* **EXERCISE PROMPT**:
Say how many of the lines below include the word "constraint", and write nothing else.
[PROVIDED RECORDS Boundary: Start]
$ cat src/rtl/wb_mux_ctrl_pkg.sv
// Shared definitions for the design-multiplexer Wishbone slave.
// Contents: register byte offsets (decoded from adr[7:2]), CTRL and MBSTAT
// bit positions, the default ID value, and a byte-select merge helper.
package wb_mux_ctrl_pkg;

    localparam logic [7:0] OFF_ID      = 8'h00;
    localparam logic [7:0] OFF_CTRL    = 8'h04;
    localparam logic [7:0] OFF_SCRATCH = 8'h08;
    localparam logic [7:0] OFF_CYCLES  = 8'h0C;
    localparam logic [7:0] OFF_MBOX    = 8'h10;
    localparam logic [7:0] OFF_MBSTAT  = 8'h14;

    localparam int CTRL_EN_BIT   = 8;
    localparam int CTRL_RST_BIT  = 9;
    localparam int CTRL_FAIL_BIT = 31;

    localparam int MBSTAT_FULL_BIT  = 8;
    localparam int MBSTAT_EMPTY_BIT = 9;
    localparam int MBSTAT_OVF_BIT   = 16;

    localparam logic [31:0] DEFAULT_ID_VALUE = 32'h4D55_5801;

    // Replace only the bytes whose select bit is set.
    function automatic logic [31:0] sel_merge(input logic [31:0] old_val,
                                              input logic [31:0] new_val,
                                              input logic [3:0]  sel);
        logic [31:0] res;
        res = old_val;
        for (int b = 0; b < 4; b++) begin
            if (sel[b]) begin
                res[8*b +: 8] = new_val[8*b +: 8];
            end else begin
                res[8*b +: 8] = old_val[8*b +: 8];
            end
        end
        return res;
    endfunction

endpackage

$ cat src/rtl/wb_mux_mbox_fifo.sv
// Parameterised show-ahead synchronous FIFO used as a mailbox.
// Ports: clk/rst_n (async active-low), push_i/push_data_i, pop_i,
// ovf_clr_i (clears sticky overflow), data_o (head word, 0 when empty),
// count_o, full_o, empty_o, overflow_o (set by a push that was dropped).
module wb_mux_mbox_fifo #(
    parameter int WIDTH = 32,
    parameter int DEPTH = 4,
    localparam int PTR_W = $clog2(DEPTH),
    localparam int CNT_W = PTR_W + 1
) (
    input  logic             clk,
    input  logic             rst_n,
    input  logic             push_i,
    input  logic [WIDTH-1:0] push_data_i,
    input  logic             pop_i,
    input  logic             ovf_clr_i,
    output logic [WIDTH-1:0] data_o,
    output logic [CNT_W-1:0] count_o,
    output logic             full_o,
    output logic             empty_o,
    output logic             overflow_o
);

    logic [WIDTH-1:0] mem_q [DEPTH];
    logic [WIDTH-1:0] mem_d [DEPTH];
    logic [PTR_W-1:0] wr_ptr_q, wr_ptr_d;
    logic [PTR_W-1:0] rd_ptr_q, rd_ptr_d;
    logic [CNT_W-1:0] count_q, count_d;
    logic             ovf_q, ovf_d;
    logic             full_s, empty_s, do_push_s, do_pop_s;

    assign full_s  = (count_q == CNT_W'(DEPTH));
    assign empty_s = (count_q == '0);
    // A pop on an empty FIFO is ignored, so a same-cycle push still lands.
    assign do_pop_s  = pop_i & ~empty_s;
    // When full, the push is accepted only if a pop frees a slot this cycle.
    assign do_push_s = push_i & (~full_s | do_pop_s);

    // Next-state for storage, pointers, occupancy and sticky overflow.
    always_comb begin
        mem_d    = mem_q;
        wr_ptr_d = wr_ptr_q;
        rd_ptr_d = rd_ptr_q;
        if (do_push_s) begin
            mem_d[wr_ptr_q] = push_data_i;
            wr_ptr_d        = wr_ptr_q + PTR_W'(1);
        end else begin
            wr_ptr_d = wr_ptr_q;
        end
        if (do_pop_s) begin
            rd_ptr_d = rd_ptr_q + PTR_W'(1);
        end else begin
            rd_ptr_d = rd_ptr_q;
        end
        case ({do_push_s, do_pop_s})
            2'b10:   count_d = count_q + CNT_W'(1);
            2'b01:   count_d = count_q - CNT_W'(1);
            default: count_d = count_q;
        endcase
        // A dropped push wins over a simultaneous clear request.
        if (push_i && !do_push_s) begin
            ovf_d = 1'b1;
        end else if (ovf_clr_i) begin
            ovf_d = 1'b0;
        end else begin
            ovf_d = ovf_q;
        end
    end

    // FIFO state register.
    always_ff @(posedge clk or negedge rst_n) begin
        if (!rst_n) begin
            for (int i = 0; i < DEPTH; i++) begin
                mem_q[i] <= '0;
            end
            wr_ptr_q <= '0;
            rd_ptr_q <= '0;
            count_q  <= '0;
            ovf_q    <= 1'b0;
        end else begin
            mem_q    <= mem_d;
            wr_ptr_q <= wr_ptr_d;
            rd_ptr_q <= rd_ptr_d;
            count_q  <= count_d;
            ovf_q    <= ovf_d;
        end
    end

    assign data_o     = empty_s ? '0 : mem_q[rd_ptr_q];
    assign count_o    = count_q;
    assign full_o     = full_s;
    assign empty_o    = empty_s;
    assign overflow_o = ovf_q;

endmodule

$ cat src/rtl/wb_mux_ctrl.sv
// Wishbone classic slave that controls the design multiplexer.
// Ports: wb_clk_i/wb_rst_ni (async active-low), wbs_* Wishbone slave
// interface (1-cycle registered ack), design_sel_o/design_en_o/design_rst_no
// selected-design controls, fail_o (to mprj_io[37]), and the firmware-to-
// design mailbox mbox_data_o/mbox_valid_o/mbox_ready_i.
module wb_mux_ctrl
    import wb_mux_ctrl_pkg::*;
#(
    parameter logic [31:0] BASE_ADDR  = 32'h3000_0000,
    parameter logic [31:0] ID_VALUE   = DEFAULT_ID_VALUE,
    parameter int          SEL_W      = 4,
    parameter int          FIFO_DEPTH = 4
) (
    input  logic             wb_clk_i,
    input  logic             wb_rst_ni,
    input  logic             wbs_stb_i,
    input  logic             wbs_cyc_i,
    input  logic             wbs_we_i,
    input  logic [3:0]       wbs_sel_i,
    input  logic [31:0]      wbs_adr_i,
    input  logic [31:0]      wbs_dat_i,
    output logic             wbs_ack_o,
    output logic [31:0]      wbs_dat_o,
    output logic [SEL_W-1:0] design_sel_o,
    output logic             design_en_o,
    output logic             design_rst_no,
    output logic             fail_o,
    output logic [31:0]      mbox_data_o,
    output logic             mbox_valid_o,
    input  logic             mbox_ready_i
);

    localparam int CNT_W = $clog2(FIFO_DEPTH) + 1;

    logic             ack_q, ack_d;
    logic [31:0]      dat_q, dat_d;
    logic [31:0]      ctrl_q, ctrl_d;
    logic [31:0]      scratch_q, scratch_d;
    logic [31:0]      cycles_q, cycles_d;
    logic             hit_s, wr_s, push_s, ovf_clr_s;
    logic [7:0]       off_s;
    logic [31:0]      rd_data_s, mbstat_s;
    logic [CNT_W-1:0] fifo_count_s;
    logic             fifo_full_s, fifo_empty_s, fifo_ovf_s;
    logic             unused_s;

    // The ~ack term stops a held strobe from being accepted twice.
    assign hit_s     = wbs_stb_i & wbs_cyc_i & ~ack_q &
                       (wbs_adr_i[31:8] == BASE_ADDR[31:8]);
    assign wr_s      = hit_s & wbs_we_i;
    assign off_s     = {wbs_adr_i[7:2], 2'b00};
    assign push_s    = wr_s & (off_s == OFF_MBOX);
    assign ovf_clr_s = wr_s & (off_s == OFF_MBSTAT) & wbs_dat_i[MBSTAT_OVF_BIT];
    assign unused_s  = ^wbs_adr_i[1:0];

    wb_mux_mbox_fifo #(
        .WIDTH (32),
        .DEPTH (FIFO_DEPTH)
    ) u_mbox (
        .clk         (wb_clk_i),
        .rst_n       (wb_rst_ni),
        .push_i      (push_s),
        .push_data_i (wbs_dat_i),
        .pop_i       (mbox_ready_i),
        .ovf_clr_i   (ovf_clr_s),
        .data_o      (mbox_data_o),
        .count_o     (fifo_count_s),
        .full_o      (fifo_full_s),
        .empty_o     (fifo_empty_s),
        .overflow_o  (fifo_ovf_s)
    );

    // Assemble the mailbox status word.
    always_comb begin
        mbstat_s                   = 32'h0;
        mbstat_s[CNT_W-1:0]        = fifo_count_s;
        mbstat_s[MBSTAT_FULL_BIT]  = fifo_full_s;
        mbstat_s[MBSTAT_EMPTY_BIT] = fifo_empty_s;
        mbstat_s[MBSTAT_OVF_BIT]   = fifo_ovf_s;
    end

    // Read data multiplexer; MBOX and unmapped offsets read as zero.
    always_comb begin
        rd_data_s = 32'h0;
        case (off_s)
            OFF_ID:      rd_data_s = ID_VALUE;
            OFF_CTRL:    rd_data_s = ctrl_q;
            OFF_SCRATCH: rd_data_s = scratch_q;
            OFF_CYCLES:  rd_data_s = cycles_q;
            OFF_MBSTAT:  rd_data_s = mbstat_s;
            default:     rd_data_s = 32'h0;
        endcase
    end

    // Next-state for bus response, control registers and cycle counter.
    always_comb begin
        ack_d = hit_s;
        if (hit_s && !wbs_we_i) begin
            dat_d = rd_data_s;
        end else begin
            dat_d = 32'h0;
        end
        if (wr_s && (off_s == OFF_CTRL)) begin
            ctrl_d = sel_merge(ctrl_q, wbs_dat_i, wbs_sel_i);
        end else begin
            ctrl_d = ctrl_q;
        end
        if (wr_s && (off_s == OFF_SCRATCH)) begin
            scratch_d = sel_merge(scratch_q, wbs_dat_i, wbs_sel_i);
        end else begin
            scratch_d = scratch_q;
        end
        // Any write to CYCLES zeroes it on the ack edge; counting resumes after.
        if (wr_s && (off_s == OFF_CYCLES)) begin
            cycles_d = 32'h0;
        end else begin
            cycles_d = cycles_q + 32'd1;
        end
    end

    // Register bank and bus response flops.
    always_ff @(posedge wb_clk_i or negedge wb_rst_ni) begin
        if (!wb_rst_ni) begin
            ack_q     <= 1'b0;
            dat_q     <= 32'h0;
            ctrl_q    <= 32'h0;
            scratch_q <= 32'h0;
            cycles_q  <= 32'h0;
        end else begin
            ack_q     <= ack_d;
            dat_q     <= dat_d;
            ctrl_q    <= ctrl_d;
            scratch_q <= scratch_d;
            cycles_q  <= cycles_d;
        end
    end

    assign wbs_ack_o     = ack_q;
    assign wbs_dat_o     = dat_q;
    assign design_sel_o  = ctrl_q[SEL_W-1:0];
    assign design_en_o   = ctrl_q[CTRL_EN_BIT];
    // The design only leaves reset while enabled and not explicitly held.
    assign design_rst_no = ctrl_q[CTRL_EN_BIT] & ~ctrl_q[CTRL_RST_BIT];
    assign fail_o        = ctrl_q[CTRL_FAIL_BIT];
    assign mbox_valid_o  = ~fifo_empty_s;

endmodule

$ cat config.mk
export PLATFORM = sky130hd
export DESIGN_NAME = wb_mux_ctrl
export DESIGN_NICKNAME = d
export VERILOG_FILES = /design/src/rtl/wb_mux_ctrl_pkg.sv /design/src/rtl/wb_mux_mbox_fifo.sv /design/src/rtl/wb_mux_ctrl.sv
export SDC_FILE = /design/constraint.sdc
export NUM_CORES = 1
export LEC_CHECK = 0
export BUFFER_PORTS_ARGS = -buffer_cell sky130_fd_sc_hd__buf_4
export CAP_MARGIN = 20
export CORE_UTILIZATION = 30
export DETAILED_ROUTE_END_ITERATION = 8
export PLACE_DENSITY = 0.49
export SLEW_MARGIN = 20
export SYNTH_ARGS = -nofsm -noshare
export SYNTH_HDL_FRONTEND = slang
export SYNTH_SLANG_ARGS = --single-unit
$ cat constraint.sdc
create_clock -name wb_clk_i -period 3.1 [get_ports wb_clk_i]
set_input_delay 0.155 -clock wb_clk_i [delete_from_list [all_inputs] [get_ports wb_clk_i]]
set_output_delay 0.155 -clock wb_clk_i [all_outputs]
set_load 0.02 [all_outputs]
[PROVIDED RECORDS Boundary: End]
* **RESULT FOR THIS TASK**:
2